Не заботится о пейзаже и Лохнер. Он его просто игнорирует и сохраняет лишь травяной ковер под ногами действующих лиц[180]
. В "Рождестве", хранящемся в Альтенбурге, и в кельнском "Страшном суде" Лохнеру пришлось для выяснения места действия прибегнуть и к декоративным реквизитам. Но для этого он ограничился самым малым, самым необходимым. Его "ясли" совершенное подобие тех игрушечных яслей, что до сих пор продаются на Рождество в католических странах, а в "Страшном суде" он помещает слева красивый готический портал и справа пылающий замок, - все на одном сплошном золотом фоне, испещренном, к тому же, совершенно условными гравированными лучами, исходящими от Верховного Судьи. В "Мадонне с фиалкой" (Кельнская Семинария) Лохнер завешивает половину фона узорчатым ковром, как бы умышленно подчеркивая, что изображение мира он считает лишним[181].IV - Конрад Виц
Конрад Виц
Огромный шаг вперед сказывается в творчестве базельского художника Конрада Витца (называвшего себя по-латыни Sapiens), от которого мы имеем датированную серию картин (музей в Женеве) и, кроме того, несколько произведений в Базельском музее. Честь выяснения фигуры Витца принадлежит Д. Буркгардту, который опубликовал о нем замечательную статью в базельском юбилейном сборнике 1901 года. Если принять во внимание, что все эти художники - Витц, Мозер, Мультшер - лишь за последние годы вошли в историю искусства и совершенно изменили наш взгляд на немецкую живопись "додюрерского" периода, то можно ожидать и многих дальнейших открытий в этой области, которые заменят фантастические гипотезы о взаимоотношениях различных явлений и установят их действительную последовательность[182]

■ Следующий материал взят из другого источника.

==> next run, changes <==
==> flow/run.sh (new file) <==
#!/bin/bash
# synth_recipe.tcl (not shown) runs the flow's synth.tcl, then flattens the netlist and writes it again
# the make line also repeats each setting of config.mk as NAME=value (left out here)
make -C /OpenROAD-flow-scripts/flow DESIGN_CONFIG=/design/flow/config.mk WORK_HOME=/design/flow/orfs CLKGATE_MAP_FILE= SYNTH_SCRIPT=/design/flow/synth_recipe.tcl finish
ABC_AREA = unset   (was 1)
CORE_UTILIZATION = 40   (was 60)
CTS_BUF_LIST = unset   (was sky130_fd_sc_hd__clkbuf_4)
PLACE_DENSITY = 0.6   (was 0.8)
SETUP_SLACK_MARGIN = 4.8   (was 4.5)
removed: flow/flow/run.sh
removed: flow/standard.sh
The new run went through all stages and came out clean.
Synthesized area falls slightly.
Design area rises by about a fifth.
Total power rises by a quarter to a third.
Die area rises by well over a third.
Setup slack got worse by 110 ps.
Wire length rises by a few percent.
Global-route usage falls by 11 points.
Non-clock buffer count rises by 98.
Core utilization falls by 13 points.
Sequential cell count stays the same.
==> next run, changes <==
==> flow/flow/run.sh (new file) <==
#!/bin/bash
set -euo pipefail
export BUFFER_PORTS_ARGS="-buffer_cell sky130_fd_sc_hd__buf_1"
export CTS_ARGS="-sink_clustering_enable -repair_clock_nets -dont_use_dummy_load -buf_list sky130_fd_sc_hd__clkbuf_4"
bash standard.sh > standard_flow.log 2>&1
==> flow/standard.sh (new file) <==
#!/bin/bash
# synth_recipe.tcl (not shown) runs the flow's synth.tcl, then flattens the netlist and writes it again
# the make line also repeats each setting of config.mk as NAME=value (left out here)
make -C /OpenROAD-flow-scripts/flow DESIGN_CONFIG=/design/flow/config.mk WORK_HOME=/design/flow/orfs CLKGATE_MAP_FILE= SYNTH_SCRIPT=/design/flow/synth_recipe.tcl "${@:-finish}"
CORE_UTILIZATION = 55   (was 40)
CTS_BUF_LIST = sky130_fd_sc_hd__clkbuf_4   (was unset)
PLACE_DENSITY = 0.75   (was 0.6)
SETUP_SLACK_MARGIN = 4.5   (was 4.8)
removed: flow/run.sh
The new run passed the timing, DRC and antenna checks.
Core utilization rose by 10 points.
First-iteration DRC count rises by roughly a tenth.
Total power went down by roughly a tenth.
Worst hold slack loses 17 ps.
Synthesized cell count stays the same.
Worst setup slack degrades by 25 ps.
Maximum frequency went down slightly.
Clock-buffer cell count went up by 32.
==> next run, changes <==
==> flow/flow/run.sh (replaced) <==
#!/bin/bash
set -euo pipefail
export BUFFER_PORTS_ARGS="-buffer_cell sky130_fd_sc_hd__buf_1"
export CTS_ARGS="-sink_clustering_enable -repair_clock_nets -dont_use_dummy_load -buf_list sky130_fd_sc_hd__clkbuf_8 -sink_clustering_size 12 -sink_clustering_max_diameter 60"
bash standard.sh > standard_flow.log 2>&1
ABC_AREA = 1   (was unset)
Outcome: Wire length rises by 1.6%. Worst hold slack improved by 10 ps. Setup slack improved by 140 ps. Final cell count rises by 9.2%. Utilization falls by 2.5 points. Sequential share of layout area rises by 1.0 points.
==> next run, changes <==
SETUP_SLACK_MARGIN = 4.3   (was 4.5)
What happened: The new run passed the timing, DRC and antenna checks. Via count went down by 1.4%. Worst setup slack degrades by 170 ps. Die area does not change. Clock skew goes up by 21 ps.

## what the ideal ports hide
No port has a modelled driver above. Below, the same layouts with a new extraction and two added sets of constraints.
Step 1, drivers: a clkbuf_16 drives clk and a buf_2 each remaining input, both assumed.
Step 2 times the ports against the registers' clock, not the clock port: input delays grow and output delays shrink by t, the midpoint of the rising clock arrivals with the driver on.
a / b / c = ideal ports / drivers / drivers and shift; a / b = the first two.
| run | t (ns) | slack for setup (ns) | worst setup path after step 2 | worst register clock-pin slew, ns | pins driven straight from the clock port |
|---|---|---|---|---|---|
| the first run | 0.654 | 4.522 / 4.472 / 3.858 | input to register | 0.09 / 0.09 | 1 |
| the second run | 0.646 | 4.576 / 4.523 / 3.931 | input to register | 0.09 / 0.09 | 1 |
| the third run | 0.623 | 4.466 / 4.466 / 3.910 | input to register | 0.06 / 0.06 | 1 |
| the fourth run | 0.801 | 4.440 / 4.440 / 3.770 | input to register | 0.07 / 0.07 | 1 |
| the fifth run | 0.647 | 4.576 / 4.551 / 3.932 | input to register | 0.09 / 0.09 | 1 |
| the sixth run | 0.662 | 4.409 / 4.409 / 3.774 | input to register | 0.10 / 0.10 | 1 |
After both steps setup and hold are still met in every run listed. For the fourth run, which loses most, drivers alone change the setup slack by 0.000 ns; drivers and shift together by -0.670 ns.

.Немецкие ученые склонны пока ставить появление Витца в связь с творчеством нидерландцев. Одни предлагают считать за достоверное пребывание в Констанце и в Базеле (во время конгрессов) целого ряда нидерландских художников и среди них "Мастера из Флемаля"; другие посылают Витца в Дижон, или, по крайней мере, заставляют проделать это путешествие его отца, о котором мы ничего не знаем; третьи идут еще дальше и идентифицируют этого фантастического отца с самим "Флемалем" и т. п. Однако на проверку выходит, что эти пресловутые влияния нидерландцев очень сомнительны. Еще раз не будем забывать, что в то время вся Европа, от Стокгольма до Венеции и oт Ревеля до Лиссабона, обладала одним художественным стилем, одними идеалами; однако то, что составляет явную особенность Витца, принадлежит ему и только ему. Мало того, его находками никто в то время не воспользовался, и он стоит без предшественников и без последователей (за таковых в настоящем смысле едва ли представляется возможным считать авторов "Pieta" в собрании барона Альбенаса, ретабля из Бульбона в Лувре и "Благовещения" в Эксе).

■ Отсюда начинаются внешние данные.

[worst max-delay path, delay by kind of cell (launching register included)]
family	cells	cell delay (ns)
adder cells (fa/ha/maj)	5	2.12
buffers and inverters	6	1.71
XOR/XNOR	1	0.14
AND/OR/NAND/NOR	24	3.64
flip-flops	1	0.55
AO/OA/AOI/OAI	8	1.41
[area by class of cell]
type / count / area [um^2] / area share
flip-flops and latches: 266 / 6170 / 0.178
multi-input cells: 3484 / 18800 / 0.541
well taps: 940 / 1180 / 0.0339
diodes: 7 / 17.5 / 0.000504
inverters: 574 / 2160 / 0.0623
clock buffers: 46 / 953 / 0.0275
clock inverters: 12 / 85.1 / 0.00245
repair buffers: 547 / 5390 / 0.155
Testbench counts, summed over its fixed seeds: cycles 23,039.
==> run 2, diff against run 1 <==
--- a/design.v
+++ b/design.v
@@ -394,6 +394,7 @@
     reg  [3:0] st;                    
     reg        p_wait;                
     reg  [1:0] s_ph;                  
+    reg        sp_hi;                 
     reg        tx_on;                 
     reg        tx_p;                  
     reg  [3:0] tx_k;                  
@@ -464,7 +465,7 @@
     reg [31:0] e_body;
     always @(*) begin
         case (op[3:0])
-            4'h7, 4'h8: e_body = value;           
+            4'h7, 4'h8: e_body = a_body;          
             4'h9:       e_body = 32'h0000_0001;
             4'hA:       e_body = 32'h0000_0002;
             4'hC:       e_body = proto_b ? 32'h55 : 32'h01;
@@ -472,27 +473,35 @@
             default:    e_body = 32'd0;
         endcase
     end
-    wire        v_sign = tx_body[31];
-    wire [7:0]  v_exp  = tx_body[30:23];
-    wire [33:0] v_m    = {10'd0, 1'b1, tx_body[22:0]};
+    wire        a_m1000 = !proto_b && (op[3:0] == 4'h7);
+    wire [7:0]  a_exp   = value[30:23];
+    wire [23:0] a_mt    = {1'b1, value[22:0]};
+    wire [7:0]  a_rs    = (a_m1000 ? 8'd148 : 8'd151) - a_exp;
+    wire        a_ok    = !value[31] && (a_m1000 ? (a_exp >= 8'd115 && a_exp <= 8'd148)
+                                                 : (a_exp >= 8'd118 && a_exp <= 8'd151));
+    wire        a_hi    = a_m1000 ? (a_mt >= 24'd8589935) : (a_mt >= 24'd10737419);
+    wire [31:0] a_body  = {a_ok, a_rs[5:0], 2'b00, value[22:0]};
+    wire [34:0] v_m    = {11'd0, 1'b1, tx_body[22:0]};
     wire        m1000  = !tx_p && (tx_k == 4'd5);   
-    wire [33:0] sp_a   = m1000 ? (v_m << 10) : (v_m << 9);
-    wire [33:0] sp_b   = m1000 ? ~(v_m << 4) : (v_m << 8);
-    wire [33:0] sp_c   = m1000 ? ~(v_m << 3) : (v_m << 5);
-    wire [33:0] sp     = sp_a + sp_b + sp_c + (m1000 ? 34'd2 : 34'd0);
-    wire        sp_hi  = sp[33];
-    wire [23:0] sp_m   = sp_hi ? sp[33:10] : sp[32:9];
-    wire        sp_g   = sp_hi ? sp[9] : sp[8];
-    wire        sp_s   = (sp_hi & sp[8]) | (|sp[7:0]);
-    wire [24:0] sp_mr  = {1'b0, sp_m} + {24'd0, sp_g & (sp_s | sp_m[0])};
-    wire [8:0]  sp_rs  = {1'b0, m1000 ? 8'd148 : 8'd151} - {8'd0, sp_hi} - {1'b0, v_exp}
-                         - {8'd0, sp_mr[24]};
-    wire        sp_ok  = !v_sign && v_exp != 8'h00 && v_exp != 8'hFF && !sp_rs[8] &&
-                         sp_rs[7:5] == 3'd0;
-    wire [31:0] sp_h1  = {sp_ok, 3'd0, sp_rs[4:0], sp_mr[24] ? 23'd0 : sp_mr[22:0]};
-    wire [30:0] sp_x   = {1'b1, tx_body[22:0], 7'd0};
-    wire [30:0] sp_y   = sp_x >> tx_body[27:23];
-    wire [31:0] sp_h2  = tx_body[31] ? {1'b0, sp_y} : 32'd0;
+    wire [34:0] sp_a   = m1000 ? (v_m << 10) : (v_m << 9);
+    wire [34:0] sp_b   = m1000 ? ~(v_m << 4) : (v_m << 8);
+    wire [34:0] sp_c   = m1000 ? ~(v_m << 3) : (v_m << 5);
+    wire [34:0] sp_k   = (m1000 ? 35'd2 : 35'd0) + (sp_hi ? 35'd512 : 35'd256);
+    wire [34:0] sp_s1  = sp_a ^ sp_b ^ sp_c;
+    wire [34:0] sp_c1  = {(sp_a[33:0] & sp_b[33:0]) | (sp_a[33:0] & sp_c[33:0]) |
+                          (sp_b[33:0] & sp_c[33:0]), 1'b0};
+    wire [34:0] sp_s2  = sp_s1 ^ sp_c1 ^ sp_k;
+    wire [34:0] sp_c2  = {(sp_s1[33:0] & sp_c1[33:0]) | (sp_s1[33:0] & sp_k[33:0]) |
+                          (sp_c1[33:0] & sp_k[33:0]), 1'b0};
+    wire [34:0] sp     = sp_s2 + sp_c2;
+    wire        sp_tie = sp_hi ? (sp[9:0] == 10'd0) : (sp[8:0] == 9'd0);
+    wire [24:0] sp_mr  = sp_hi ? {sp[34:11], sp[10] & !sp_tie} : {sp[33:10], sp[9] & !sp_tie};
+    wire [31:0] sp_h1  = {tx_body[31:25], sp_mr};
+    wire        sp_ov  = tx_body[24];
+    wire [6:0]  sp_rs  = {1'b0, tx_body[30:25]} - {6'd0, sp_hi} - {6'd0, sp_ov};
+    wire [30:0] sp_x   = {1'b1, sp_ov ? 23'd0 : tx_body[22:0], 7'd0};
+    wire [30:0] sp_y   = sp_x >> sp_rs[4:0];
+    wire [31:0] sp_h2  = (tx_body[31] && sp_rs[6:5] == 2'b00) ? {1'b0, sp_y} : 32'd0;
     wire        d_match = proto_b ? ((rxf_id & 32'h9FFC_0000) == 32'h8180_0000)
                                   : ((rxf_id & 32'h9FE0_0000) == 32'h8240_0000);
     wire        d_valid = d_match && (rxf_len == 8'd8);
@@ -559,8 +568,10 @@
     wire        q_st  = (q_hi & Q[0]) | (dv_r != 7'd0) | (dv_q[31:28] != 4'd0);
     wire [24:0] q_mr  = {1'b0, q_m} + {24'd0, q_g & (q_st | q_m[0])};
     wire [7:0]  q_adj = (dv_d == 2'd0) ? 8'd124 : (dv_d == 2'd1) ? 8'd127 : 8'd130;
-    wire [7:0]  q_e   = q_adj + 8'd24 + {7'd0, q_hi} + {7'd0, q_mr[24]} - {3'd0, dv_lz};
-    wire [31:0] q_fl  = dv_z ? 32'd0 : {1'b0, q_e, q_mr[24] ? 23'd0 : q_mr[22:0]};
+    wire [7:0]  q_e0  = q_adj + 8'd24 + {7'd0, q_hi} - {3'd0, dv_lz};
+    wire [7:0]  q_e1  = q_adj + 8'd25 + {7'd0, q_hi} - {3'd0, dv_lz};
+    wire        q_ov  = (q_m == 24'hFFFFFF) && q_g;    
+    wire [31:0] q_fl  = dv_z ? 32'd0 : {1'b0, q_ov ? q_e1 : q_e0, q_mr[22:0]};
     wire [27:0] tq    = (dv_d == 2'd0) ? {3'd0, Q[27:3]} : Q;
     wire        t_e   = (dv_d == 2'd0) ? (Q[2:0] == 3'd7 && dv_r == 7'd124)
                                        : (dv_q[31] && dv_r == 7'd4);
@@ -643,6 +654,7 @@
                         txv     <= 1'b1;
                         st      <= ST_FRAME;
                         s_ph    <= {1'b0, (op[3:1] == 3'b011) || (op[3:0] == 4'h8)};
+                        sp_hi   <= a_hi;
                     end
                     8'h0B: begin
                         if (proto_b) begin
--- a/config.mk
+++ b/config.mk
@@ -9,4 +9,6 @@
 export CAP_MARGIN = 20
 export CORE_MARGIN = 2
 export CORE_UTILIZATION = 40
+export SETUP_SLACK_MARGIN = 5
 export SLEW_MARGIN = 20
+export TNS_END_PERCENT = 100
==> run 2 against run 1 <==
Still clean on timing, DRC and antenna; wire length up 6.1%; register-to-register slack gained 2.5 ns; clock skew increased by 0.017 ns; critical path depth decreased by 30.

В одном, однако, едва ли можно сомневаться - это в зависимости живописи Витца от каменной скульптуры. В этом он сходится с Мультшером (и отчасти с ван Эйками). Весь стиль Витца - "лепной". Больше всего интересует его передача осязательности и выпуклости предметов. Даже картины ван Эйка рядом с этими грубыми иллюзионистскими опытами покажутся плоскими. У Витца все лезет, круглится - прямо до навязчивости, до грубости. Но, кроме того, и в отличие от Мультшера, Витца интересует проблема пространства. Быть может, для характеристики его искусства не вполне пригодно такое выражение, как проблема, означающее ясно и методично выраженное намерение. Ведь и в нем столько еще случайного, произвольного - чисто немецкой "приблизительности". Но рядом с этими чертами мы встречаем у Витца упорную настойчивость, и трудно отказать ему в известной доле сознательной системы, направленной на решение раз и навсегда поставленных себе задач.
Это искание пространства приводит Витца, с одной стороны, к перспективным архитектурным построениям, с другой - к панораме. В первом случае он, вполне независимо, но с меньшим талантом, проходит путь, уже пройденный ван Эйком и Роже, во втором он стоит совершенно одиноко (если не считать крошечных календарных пейзажиков Туринского часослова, а также топографических видов и этюдов Дюрера). Чтобы найти продолжателя этим его исканиям, нужно шагнуть через два века - к голландцам XVII столетия, но и среди них мы едва ли найдем ту непосредственность, которая составляет главную прелесть Витца.